▶ GOAL OF THE EXERCISE
The lines to copy are those holding the string "longest" in the entries below.
:: RECORDS PROVIDED
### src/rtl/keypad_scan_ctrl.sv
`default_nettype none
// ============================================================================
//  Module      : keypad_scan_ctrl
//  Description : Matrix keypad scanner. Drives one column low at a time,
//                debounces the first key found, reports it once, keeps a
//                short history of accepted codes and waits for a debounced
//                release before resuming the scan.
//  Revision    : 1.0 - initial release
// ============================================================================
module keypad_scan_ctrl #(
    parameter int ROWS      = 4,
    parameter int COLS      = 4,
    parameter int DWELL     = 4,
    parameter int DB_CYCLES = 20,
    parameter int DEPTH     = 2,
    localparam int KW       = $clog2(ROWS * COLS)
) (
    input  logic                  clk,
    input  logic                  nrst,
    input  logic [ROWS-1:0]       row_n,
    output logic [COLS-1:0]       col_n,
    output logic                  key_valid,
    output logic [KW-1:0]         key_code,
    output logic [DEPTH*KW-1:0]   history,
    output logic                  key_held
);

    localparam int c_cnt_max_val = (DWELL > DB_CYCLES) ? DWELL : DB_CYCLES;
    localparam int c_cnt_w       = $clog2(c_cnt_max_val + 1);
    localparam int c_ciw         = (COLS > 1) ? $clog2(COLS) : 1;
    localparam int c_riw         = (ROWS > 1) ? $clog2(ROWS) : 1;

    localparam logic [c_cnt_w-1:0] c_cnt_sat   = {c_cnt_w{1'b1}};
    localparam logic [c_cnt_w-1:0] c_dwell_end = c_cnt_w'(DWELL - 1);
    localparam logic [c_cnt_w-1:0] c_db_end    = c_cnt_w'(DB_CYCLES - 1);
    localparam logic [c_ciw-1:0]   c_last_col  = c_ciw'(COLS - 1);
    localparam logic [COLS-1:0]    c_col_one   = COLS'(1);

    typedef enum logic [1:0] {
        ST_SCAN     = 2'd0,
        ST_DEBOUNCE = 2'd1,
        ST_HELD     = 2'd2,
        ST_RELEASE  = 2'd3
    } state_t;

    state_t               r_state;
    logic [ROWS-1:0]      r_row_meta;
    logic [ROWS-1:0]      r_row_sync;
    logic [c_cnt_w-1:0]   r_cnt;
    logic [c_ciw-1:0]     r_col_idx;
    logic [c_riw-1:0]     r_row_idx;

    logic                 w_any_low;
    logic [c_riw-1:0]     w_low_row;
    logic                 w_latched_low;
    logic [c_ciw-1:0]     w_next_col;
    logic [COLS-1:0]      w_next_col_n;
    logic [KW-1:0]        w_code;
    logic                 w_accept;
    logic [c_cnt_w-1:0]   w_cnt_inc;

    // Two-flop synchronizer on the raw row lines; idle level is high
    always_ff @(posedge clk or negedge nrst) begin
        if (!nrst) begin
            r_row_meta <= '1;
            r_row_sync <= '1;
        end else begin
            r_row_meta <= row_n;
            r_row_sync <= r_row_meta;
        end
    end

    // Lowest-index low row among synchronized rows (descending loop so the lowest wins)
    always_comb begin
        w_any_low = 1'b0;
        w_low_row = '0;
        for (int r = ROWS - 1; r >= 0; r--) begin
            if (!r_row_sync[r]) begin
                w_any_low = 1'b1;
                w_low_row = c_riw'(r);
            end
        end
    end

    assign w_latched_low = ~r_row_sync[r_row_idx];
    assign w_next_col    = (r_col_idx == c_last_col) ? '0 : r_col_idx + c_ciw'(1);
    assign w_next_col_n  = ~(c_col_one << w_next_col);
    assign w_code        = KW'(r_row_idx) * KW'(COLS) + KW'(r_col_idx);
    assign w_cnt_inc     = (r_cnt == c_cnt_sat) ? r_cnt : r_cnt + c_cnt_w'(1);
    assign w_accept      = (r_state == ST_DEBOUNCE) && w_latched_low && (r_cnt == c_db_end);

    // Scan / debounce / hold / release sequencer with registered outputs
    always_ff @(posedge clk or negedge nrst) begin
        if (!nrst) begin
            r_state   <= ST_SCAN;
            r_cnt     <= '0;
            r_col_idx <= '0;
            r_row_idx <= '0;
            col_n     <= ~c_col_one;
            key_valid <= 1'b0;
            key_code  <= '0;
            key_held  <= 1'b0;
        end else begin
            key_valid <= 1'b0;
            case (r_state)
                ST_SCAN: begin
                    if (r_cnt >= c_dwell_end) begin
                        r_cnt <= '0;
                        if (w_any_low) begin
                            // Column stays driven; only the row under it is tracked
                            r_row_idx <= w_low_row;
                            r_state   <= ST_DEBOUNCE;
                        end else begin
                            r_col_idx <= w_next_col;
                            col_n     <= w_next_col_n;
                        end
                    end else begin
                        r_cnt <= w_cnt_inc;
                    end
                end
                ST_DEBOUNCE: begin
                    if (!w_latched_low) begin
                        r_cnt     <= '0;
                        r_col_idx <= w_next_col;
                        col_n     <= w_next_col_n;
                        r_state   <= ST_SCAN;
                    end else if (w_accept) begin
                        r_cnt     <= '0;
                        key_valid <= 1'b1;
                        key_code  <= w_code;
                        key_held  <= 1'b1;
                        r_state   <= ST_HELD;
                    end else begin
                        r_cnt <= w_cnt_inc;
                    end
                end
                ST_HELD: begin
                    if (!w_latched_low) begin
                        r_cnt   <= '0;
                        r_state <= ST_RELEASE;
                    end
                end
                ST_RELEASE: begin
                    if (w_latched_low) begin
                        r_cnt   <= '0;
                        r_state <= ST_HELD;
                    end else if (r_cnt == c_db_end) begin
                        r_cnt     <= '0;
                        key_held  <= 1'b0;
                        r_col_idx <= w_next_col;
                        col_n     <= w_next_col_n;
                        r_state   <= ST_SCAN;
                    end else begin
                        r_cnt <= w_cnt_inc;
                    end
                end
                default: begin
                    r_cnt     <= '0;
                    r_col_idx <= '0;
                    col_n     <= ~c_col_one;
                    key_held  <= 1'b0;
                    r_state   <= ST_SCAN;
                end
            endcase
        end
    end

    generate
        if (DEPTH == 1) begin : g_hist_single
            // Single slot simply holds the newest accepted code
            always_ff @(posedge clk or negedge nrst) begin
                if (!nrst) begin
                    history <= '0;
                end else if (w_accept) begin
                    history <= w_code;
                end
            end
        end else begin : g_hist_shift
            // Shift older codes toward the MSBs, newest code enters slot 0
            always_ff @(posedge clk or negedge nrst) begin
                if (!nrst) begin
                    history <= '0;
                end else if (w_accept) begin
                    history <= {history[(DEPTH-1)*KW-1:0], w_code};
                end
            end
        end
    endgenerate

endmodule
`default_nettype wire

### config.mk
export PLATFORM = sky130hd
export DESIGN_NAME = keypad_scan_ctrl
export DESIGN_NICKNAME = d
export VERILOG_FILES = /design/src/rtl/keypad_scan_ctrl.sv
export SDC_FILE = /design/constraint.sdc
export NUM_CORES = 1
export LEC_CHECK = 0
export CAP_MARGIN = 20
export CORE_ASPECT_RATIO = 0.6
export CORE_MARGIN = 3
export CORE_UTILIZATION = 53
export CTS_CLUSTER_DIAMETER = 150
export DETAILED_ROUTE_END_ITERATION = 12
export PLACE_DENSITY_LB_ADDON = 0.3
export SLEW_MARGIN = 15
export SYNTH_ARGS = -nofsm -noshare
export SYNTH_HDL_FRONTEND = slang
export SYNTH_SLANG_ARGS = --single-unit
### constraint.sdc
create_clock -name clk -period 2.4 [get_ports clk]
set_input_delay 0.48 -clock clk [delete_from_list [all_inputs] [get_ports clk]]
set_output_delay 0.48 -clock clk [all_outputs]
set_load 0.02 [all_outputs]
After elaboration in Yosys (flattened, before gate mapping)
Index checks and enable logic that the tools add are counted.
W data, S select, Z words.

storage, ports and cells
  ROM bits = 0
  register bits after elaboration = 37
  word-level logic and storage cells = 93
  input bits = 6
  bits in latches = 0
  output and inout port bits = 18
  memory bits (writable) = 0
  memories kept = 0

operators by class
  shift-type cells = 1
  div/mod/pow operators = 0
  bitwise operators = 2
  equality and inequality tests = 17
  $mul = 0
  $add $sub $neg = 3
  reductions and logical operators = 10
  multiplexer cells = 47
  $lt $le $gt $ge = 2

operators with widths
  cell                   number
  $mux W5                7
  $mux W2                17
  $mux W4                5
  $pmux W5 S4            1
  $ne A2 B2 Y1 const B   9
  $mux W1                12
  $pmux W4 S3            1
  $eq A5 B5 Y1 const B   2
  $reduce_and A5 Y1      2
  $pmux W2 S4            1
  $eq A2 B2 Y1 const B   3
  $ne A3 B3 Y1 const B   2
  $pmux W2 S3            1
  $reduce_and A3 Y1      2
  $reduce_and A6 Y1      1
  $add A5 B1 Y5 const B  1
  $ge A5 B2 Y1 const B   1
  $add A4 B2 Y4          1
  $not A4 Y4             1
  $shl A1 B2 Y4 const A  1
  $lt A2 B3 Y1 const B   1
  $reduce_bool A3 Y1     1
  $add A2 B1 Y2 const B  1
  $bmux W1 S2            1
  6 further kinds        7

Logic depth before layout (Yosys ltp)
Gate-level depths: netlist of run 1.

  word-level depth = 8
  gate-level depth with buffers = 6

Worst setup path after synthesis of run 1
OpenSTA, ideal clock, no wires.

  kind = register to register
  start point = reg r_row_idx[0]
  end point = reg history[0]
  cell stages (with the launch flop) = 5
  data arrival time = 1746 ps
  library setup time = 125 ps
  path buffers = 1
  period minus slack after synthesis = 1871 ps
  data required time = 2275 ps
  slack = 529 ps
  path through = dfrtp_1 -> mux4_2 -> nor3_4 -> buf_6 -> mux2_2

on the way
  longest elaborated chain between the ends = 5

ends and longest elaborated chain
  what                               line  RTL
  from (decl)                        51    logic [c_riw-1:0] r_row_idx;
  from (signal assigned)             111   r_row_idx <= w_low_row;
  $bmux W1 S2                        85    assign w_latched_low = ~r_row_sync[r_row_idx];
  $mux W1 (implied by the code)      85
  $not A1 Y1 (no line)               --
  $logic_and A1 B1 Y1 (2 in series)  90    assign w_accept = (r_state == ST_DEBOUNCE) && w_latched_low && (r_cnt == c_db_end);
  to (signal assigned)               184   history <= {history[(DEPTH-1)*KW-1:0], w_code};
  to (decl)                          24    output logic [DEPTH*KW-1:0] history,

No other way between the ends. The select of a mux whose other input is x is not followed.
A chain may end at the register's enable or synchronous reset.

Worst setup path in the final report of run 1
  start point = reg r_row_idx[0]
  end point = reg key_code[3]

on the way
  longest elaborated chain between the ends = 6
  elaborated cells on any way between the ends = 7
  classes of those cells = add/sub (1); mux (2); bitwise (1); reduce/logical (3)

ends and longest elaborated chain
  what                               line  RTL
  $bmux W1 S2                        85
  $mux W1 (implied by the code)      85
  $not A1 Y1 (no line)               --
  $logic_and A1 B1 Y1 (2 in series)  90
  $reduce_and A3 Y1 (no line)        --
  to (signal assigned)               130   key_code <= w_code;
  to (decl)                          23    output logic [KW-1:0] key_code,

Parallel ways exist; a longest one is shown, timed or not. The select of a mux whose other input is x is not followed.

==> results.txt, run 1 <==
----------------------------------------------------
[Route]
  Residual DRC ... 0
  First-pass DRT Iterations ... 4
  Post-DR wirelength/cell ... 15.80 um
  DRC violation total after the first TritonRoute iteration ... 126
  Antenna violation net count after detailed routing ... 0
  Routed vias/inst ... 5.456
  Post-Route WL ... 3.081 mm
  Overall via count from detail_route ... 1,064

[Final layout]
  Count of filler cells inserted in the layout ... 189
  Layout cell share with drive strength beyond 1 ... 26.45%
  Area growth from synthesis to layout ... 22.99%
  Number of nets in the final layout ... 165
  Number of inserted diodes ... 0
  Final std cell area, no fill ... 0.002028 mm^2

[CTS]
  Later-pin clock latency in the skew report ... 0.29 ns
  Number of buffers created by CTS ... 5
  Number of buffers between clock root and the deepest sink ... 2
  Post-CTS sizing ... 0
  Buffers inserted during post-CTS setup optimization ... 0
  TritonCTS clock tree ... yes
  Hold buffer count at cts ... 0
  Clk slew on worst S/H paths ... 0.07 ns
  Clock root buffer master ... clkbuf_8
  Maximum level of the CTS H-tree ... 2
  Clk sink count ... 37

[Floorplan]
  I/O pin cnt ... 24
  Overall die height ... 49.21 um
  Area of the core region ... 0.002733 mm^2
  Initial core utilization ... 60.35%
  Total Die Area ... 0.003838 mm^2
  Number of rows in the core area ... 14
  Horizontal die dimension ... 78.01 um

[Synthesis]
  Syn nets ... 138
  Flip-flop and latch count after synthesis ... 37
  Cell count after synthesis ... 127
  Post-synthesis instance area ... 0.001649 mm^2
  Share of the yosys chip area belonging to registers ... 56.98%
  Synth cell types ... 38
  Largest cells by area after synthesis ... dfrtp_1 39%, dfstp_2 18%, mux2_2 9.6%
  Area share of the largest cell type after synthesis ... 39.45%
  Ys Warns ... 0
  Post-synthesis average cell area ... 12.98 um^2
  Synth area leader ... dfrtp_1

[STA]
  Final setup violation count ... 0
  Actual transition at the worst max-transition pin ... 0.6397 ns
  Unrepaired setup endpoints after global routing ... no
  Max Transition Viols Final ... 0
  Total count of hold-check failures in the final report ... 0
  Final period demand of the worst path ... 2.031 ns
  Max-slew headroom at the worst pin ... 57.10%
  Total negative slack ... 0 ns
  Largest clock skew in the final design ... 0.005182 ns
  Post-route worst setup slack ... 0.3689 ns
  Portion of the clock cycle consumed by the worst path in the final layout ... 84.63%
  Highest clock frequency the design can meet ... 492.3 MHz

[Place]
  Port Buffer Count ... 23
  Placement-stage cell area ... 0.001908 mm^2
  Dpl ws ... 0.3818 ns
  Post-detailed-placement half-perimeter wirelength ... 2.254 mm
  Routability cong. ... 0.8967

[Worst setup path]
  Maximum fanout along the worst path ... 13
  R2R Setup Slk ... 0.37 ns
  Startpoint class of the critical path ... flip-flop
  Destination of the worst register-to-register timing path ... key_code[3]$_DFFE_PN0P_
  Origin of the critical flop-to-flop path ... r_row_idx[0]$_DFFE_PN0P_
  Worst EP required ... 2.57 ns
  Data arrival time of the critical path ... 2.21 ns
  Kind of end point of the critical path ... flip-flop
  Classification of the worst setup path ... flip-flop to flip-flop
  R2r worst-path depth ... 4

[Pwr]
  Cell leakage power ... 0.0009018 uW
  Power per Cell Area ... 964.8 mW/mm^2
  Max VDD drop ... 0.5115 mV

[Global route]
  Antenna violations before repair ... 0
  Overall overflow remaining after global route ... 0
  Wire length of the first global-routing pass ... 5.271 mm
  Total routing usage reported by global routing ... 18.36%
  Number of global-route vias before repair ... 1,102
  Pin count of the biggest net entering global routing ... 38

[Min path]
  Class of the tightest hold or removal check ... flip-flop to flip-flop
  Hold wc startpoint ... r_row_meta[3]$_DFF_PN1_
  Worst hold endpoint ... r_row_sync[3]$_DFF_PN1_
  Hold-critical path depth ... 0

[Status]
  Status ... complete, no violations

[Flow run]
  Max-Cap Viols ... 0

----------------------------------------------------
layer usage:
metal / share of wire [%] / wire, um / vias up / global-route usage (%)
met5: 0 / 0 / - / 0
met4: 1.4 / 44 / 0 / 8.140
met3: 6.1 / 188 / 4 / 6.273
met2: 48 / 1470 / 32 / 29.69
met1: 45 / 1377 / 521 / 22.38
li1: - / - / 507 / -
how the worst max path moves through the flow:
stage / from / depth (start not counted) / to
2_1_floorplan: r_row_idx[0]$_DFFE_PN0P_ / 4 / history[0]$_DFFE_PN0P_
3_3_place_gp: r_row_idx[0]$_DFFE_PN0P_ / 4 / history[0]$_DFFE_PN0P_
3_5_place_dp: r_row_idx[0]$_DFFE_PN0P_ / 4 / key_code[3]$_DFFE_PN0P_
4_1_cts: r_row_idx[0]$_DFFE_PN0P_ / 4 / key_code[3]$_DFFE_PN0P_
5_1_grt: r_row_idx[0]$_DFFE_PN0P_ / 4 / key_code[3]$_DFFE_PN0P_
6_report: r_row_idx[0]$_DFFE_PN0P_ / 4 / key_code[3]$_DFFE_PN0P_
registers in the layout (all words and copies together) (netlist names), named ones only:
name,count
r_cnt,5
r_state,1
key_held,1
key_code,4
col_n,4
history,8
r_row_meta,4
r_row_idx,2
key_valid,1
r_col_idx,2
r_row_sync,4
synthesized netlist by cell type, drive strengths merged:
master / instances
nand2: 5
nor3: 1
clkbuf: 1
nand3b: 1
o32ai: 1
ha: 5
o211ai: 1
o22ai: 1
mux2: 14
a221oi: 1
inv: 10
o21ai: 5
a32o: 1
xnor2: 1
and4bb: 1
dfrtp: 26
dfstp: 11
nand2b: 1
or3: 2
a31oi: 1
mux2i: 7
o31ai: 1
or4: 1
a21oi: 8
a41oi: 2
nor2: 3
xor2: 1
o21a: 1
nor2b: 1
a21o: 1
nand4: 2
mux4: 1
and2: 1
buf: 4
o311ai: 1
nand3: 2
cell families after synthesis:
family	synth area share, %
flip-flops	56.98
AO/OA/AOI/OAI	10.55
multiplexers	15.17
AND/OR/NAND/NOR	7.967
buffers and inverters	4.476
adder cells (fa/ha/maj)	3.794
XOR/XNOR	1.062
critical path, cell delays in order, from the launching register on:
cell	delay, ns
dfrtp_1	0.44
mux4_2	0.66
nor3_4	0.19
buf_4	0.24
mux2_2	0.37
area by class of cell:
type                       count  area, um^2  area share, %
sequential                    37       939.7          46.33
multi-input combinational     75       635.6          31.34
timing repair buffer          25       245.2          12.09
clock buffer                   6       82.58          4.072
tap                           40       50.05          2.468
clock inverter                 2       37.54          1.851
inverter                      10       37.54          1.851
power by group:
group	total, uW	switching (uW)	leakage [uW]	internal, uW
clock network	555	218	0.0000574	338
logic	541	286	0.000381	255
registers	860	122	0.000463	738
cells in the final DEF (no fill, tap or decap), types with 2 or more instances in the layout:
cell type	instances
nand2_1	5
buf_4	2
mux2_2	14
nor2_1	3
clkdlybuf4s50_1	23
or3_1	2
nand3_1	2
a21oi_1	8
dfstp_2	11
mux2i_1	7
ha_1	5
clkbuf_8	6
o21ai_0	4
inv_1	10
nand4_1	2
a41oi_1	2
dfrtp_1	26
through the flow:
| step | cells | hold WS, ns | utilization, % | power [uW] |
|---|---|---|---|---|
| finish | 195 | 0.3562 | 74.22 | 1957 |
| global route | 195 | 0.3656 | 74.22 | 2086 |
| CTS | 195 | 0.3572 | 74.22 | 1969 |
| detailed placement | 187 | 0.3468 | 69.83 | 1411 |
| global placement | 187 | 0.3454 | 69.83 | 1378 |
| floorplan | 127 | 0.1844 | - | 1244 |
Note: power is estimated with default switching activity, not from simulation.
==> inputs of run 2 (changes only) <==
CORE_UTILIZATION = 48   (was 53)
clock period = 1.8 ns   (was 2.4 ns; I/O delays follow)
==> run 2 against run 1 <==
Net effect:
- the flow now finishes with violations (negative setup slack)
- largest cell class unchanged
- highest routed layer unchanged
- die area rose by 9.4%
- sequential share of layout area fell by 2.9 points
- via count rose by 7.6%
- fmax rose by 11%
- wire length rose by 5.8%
::::
:: RECORDS PROVIDED
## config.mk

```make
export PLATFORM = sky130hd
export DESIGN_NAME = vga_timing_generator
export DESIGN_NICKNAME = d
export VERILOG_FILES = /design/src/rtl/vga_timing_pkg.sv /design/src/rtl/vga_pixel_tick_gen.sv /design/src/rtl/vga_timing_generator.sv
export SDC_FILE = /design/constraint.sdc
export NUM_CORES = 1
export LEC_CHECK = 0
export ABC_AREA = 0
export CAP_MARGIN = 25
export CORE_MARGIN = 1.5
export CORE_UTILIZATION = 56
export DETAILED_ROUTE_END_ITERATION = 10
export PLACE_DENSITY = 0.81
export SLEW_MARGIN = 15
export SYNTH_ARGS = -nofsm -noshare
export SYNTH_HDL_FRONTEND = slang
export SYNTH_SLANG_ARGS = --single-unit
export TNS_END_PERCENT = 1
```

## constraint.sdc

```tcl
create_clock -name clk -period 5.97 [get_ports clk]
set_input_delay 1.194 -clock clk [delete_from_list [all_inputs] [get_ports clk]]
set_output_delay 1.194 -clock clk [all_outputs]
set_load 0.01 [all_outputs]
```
::::
:: RECORDS PROVIDED
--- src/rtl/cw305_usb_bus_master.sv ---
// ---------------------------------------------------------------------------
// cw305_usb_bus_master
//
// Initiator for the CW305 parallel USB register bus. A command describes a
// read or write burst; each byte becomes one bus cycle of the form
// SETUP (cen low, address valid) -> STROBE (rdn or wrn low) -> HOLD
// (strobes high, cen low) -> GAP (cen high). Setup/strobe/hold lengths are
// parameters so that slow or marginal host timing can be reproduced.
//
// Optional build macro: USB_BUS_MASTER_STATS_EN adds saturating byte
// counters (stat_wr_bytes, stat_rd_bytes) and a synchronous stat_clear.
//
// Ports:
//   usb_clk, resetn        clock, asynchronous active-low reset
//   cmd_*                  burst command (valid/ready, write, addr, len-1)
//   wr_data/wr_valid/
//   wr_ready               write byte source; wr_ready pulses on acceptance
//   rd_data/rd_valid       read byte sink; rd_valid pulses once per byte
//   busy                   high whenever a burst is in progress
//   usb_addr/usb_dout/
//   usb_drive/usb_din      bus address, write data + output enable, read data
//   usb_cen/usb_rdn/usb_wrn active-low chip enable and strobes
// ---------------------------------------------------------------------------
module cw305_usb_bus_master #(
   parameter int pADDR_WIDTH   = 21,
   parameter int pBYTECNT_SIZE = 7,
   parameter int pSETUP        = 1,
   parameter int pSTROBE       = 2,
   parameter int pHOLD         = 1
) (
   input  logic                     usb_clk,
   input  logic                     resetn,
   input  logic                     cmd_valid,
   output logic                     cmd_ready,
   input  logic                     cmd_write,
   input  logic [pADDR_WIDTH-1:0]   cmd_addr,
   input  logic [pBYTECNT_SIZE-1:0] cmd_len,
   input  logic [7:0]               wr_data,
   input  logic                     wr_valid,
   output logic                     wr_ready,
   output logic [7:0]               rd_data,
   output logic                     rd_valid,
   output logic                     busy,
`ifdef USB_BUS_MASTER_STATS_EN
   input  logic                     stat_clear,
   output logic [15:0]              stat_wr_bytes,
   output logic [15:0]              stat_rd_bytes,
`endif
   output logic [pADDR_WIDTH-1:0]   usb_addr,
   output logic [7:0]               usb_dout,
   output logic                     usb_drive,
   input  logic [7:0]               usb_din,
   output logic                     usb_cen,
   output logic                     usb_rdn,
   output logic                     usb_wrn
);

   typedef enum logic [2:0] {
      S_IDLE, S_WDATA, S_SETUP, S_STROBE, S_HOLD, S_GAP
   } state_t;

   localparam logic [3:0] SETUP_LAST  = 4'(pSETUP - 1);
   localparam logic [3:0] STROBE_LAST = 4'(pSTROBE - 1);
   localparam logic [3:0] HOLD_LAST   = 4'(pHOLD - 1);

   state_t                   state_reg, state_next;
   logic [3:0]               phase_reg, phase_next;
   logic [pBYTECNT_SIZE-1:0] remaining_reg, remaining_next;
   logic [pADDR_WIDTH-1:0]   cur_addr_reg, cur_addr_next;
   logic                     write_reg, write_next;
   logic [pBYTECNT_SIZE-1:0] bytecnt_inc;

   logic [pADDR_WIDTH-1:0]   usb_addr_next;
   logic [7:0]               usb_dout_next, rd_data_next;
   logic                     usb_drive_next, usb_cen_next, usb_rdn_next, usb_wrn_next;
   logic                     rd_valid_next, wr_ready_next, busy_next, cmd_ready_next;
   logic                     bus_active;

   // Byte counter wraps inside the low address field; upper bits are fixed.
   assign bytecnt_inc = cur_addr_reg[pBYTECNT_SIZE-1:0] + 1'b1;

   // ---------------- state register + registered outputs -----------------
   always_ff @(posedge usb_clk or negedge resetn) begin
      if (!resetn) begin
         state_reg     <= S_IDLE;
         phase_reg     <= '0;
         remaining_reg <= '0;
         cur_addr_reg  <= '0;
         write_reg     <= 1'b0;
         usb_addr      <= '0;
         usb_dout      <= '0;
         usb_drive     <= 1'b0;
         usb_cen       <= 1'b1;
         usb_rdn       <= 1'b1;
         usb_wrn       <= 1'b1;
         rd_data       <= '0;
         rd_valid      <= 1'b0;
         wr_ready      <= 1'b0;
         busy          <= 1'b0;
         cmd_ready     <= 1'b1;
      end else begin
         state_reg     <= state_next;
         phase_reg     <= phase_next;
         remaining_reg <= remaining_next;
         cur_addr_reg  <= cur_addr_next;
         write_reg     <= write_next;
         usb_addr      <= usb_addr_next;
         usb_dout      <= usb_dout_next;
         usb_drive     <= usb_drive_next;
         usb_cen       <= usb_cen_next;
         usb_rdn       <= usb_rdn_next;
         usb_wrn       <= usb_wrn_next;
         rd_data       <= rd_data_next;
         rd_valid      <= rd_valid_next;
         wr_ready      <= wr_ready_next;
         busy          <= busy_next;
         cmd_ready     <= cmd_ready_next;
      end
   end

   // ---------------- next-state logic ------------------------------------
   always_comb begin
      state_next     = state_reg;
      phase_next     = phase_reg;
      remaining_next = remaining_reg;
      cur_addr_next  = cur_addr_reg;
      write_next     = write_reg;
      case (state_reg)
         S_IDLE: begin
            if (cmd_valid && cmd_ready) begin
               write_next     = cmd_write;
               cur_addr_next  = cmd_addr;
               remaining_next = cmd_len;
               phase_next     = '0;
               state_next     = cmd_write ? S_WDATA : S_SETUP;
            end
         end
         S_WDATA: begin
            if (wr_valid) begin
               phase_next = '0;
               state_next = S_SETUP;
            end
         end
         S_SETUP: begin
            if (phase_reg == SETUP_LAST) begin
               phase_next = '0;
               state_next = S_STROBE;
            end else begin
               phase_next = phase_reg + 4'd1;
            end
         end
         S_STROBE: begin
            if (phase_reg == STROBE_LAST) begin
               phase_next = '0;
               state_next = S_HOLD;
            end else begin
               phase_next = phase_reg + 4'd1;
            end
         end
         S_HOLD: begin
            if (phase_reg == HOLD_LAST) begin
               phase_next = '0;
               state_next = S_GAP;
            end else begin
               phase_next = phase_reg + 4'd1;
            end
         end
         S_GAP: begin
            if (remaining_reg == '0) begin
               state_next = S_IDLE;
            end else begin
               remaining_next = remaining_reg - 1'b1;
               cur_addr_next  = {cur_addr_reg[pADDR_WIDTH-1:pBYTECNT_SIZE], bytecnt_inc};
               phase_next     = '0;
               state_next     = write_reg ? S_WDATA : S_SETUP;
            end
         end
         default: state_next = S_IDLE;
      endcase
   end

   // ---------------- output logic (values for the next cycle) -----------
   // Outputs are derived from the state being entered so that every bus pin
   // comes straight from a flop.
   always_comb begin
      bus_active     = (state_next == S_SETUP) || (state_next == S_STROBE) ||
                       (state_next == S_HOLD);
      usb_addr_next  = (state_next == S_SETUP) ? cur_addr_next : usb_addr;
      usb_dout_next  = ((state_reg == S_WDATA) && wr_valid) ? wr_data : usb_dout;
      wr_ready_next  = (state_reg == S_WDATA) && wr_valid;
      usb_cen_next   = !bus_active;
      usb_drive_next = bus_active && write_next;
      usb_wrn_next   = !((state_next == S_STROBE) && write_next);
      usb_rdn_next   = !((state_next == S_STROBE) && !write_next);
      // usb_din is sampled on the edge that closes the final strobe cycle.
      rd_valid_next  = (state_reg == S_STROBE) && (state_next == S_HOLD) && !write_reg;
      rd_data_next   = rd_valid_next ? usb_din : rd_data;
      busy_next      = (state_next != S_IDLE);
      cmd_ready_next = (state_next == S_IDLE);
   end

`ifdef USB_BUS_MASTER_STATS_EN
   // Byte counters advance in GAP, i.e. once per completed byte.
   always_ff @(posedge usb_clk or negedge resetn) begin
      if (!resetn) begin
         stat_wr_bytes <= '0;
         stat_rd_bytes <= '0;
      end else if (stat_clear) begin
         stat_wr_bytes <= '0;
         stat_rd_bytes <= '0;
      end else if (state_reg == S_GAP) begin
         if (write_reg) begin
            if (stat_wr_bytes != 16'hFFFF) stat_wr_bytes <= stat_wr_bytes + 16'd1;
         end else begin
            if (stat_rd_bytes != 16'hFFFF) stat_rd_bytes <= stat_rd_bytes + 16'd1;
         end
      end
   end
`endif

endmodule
::::
▶ WRITTEN REPLY
  longest elaborated chain between the ends = 5
ends and longest elaborated chain
  longest elaborated chain between the ends = 6
ends and longest elaborated chain
Parallel ways exist; a longest one is shown, timed or not. The select of a mux whose other input is x is not followed.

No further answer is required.